== Material to process ==
□ □ □ □ □ □ □
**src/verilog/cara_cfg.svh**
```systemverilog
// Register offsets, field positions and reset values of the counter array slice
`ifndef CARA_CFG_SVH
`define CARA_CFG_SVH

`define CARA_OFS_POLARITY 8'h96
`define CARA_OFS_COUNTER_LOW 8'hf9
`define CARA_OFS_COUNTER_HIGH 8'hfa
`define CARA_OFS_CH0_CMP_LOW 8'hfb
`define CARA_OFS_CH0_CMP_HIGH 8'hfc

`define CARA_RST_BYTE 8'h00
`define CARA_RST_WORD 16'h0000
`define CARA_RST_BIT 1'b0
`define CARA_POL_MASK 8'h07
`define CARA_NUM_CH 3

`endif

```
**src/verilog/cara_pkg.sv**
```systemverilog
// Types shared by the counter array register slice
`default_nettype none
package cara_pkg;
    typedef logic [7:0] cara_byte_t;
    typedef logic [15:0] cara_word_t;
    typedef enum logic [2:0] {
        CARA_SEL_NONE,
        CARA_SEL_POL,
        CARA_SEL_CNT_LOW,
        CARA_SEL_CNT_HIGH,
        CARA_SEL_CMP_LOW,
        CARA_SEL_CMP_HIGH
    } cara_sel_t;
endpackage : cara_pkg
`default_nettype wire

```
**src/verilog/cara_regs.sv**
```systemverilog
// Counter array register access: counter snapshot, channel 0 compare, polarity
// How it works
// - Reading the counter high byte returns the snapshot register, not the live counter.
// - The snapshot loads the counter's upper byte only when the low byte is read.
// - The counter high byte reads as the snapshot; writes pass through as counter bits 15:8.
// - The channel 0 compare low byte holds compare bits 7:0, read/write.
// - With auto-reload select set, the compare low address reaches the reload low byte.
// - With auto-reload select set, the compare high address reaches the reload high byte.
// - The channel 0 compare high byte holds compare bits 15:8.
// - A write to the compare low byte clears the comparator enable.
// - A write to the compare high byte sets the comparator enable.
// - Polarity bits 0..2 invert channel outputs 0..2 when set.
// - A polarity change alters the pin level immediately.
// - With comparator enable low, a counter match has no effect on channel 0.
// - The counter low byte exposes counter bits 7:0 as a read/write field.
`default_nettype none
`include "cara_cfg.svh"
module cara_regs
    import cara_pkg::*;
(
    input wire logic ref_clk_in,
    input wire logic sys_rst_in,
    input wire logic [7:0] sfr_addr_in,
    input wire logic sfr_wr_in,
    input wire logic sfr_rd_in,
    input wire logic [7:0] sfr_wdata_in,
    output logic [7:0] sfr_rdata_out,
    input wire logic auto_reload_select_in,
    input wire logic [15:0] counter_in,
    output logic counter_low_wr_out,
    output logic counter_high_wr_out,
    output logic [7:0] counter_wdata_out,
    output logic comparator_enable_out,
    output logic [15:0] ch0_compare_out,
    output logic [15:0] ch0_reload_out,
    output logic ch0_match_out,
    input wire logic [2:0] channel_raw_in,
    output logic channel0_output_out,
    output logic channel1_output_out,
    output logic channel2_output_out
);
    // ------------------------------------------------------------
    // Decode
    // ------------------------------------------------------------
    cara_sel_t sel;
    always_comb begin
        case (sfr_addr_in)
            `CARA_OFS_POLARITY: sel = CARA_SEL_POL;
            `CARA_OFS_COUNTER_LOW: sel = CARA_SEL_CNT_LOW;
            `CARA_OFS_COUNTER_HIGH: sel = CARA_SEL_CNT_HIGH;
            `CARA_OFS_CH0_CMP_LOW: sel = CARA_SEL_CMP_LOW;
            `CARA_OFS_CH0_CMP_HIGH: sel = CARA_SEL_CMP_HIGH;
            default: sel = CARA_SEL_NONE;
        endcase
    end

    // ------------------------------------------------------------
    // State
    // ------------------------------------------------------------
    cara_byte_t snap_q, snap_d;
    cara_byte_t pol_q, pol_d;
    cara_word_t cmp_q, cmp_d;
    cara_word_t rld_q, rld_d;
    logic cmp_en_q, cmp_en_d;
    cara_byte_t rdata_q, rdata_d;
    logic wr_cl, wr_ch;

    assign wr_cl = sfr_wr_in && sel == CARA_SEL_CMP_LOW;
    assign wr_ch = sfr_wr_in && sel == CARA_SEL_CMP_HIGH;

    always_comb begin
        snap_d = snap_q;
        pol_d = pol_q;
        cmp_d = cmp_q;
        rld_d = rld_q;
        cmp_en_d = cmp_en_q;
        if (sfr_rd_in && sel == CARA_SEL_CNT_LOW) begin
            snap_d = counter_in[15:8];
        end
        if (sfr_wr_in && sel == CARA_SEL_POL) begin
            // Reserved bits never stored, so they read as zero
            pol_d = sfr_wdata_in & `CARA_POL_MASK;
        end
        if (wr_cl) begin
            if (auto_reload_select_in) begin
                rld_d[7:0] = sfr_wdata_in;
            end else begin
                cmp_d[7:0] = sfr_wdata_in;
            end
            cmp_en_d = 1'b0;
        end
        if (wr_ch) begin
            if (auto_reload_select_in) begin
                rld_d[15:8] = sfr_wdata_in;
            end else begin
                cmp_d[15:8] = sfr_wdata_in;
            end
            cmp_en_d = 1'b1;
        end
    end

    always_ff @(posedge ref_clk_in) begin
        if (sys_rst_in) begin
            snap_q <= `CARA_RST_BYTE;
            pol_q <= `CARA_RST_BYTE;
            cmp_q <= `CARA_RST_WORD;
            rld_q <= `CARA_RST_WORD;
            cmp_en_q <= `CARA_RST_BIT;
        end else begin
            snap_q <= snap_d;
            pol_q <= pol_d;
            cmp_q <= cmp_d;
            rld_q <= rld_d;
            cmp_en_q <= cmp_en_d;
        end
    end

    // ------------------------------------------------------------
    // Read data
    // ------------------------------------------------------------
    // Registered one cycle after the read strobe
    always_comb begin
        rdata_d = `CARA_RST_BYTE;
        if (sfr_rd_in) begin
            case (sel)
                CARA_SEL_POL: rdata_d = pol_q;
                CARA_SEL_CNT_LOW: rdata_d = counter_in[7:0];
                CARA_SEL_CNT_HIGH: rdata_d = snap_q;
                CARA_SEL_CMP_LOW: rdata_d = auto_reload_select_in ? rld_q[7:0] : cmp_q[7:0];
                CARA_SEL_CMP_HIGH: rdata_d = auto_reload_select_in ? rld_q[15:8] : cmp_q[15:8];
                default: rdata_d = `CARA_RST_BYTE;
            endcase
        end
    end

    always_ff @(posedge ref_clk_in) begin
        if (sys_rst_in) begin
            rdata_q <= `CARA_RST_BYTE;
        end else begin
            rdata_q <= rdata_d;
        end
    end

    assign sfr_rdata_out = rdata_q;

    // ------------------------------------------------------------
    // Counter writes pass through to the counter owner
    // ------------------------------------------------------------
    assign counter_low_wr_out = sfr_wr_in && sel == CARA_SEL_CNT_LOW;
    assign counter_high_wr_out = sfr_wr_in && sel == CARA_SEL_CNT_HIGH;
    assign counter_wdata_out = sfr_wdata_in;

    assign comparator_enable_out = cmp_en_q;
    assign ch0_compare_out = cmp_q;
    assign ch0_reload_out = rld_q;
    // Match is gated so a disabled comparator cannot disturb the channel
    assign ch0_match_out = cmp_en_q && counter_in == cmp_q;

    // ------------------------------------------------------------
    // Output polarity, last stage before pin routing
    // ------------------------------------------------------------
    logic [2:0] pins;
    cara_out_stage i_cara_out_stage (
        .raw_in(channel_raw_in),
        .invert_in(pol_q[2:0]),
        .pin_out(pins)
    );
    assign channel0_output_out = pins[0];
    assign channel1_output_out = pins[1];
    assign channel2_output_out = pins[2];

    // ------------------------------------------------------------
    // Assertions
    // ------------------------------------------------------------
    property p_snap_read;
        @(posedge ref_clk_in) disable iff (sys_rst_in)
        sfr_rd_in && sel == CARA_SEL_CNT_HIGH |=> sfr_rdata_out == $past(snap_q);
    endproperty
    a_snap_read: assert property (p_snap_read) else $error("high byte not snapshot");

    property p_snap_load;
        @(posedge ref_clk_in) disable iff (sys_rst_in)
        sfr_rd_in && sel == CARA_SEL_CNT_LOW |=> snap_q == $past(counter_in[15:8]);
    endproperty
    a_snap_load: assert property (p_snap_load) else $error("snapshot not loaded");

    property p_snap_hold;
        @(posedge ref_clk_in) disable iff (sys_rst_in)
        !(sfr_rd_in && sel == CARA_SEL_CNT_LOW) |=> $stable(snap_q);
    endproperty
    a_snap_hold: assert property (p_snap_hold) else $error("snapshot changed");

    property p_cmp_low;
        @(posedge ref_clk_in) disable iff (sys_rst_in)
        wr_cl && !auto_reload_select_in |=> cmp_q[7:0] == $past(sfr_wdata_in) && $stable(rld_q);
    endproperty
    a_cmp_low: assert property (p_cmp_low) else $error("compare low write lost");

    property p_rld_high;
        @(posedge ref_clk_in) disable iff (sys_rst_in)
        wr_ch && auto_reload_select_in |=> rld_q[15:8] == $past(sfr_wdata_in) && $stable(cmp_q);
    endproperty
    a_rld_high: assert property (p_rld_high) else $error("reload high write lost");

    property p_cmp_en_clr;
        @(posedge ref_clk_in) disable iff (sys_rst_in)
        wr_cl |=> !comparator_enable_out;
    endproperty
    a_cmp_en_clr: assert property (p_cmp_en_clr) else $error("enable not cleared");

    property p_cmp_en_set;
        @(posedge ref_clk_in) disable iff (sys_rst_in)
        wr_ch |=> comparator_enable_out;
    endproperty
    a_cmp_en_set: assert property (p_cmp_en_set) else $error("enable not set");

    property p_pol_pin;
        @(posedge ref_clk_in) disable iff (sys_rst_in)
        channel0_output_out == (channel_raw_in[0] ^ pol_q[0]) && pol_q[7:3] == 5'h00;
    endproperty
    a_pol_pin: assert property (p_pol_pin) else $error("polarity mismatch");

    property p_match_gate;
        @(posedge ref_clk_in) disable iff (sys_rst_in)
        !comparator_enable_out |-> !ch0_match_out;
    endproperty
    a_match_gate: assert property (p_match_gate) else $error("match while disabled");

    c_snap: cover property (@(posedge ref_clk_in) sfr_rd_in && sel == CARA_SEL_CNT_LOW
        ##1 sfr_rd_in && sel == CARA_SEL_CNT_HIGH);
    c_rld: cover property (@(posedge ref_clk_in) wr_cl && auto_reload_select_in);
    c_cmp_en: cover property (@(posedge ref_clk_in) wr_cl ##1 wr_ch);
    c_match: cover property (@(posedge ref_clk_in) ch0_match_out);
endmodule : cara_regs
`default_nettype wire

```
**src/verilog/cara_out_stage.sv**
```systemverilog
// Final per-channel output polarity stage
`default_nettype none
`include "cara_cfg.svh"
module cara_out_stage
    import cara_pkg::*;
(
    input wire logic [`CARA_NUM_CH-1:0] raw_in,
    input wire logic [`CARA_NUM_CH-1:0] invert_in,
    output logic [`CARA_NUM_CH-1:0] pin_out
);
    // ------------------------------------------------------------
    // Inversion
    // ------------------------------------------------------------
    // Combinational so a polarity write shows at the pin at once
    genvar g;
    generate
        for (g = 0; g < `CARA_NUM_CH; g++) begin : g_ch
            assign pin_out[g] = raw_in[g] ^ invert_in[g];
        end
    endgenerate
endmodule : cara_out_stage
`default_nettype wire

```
□ □ □ □ □ □ □
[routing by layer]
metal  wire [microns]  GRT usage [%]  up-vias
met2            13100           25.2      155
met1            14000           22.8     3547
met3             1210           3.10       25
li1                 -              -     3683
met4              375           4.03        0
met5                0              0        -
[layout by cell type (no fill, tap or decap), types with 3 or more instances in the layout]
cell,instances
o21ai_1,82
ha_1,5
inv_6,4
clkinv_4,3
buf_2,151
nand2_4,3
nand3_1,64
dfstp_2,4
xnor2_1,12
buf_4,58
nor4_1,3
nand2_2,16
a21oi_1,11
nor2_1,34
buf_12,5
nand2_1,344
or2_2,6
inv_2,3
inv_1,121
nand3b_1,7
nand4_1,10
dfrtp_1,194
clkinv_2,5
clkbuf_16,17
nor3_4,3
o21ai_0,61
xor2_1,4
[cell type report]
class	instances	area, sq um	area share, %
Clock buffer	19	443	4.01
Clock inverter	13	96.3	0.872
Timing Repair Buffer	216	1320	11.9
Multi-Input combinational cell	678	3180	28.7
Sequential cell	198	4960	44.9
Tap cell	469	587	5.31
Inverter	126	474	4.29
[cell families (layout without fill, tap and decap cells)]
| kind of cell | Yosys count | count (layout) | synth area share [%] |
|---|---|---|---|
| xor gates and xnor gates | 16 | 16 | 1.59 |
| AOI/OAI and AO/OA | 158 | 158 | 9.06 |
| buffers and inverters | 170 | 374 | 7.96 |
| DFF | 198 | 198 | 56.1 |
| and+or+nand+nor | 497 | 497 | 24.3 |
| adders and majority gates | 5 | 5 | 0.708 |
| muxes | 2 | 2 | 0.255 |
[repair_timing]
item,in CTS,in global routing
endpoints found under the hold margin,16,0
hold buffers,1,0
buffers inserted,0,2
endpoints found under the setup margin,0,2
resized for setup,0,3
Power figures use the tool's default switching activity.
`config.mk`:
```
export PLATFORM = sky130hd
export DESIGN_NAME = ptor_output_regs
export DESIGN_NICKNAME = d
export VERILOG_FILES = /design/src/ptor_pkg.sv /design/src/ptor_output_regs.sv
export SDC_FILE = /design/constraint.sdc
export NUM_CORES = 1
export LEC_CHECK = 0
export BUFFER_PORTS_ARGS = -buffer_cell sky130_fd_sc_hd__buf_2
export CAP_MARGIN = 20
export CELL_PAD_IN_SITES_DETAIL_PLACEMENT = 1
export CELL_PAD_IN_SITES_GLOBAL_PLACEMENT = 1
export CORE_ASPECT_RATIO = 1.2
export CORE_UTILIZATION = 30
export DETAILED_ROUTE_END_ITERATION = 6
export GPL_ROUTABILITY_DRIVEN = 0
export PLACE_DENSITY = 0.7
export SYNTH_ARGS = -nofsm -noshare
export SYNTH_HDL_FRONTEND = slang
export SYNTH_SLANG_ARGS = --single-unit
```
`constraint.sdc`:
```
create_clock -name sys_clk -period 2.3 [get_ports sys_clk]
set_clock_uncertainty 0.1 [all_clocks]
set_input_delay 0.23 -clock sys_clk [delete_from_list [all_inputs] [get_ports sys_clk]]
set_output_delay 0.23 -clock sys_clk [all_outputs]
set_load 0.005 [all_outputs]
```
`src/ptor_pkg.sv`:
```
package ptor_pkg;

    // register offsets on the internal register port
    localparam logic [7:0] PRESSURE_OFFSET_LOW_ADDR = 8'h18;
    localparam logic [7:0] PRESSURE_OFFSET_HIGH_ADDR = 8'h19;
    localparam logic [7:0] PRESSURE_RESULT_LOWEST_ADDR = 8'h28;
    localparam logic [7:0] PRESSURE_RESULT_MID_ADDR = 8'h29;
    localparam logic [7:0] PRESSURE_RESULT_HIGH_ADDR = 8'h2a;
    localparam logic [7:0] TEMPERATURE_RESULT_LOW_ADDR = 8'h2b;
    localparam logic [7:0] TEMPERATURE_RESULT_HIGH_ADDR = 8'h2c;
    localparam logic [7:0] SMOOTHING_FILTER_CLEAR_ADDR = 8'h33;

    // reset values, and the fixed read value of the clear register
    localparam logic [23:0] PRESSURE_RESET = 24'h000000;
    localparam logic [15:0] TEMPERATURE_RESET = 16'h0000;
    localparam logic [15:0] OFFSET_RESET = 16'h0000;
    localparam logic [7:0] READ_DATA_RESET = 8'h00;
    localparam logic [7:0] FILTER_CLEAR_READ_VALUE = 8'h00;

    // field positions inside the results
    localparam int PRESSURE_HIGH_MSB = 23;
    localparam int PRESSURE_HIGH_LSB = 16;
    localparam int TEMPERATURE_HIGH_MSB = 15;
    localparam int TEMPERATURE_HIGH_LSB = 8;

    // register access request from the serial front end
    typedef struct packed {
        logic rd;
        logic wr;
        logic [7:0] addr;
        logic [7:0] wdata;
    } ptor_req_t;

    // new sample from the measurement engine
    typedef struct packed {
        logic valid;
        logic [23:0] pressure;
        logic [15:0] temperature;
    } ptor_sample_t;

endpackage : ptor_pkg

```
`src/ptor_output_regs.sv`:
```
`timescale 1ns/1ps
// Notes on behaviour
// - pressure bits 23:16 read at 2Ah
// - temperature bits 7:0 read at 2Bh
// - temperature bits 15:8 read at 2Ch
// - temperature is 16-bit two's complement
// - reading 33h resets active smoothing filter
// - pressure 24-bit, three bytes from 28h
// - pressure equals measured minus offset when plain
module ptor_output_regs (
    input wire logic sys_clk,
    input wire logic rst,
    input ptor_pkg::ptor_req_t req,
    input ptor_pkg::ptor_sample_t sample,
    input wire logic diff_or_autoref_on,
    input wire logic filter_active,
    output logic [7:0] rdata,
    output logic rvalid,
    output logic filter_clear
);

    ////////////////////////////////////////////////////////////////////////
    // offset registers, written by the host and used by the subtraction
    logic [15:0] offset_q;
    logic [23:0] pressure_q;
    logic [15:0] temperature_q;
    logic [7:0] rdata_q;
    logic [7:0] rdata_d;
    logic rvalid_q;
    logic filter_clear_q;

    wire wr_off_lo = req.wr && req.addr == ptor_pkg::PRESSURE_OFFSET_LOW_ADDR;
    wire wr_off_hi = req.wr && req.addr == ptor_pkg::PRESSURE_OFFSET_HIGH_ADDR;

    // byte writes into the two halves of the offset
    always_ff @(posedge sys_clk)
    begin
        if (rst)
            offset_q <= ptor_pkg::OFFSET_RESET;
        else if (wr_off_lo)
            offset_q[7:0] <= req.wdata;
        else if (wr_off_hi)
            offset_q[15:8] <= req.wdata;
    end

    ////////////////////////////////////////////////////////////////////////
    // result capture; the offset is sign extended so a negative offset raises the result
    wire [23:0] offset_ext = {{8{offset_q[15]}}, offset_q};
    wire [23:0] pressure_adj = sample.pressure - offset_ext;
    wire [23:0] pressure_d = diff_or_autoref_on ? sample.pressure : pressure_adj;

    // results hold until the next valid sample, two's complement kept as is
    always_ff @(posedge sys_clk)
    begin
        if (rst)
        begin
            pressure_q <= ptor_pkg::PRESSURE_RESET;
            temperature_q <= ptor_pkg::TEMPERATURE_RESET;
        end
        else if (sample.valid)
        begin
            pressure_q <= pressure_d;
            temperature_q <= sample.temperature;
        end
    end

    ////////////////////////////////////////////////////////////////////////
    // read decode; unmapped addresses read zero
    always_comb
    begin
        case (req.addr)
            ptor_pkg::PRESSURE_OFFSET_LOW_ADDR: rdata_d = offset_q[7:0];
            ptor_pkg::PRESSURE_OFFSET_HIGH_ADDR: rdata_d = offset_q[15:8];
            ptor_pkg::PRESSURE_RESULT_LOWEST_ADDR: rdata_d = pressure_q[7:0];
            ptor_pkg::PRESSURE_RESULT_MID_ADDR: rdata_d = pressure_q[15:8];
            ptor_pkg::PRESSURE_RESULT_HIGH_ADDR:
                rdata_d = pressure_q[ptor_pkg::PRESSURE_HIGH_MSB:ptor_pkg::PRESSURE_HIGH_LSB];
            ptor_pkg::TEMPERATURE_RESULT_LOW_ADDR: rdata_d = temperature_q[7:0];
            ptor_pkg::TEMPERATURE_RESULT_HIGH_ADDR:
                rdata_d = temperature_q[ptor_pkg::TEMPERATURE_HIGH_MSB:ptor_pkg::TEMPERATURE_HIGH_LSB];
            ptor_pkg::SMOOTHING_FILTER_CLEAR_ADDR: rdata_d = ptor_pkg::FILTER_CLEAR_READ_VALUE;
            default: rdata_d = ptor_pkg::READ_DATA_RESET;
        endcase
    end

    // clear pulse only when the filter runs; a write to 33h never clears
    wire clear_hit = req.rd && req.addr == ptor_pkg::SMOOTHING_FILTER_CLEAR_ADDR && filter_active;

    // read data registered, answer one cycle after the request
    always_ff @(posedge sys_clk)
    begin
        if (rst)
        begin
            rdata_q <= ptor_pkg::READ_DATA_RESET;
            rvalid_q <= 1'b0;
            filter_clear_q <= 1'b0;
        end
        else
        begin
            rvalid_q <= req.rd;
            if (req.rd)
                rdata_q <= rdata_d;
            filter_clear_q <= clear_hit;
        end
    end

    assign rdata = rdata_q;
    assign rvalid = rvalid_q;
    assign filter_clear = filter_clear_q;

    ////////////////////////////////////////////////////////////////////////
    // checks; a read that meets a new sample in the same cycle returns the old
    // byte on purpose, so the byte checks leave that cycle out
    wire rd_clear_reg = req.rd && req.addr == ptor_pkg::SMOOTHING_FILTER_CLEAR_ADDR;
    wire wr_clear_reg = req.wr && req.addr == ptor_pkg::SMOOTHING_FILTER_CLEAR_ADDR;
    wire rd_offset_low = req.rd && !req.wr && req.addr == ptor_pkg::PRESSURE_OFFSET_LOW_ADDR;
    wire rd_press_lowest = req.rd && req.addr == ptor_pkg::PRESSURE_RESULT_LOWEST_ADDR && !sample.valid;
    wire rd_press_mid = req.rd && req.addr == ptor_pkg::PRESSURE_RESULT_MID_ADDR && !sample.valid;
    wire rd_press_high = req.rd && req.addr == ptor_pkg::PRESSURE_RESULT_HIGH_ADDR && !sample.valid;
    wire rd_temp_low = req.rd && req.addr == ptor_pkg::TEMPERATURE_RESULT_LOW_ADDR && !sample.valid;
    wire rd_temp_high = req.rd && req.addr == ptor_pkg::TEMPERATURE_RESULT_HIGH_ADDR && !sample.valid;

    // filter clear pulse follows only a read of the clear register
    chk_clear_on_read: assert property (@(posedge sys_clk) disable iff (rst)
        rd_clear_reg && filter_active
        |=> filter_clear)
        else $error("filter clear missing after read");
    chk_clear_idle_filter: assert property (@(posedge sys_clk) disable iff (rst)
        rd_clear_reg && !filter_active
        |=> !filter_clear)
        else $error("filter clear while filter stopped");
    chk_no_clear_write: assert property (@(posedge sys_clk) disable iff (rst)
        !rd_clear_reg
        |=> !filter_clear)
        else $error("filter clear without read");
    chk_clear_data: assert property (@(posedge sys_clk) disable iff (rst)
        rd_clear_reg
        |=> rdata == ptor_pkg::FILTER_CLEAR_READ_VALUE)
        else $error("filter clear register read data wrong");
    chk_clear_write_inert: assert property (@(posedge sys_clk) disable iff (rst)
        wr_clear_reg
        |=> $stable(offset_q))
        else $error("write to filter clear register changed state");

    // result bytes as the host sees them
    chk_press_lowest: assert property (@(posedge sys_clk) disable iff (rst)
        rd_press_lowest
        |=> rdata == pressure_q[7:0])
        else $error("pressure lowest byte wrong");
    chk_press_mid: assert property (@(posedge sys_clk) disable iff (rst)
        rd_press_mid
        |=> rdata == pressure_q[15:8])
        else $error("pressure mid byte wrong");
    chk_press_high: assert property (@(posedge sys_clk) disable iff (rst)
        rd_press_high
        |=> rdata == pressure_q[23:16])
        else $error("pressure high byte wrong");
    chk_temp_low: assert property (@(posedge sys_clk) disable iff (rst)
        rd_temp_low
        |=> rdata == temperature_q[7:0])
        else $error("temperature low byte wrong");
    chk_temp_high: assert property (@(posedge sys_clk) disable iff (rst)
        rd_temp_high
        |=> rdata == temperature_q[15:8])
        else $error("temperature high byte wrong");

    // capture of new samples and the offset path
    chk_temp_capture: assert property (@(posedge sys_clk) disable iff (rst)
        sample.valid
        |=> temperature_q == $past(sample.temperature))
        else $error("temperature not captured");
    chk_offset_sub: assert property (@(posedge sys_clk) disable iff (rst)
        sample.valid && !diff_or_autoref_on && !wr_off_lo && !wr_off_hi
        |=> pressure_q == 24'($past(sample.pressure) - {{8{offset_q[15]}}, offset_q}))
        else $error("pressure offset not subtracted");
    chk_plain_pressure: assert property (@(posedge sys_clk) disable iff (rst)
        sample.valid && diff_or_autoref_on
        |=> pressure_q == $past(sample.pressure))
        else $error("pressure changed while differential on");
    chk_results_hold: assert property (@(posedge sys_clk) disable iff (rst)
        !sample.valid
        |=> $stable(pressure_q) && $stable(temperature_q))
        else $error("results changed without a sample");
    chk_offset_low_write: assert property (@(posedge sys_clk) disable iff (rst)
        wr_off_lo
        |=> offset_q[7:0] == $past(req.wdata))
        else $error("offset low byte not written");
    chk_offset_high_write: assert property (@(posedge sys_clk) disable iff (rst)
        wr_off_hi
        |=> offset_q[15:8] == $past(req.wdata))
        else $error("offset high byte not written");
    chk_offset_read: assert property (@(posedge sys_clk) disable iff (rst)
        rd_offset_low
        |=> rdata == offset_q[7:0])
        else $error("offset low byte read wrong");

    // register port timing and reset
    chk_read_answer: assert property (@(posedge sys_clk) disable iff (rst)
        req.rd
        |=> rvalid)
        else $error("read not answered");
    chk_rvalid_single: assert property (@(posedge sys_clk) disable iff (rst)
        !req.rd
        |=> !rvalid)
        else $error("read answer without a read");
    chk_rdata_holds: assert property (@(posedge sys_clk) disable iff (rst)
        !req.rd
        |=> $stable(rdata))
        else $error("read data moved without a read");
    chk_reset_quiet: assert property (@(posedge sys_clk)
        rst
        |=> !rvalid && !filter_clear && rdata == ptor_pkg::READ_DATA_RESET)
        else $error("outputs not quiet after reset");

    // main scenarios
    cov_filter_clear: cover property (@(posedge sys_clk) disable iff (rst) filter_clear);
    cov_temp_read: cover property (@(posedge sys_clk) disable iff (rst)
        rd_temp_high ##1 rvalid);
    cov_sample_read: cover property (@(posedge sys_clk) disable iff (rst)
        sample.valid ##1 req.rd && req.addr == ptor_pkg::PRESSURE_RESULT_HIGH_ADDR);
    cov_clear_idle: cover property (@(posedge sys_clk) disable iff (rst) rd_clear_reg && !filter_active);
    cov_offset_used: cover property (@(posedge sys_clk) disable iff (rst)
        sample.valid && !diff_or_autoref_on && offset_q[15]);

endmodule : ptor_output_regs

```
□ □ □ □ □ □ □
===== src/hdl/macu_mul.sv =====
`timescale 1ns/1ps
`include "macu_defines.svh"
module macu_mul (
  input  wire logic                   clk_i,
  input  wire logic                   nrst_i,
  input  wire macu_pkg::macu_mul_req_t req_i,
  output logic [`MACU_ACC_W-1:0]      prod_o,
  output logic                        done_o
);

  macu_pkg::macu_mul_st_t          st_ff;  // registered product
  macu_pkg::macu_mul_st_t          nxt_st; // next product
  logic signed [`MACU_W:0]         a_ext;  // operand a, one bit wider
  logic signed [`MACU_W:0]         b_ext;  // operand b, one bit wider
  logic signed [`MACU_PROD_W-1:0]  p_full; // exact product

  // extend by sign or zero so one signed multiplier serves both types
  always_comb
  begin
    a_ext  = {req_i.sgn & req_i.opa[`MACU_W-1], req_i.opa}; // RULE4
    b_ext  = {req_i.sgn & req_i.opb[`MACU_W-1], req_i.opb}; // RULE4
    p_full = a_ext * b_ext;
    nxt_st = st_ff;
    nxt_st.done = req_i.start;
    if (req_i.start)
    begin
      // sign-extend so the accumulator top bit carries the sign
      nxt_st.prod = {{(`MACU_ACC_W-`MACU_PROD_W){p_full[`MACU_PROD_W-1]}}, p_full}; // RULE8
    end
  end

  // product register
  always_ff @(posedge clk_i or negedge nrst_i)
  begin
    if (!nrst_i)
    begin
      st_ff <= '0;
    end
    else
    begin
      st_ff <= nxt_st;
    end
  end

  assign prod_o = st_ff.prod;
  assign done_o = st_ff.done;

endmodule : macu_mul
□ □ □ □ □ □ □
Filter the records, keeping only lines that contain "found", and show those lines.

endpoints found under the hold margin,16,0
endpoints found under the setup margin,0,2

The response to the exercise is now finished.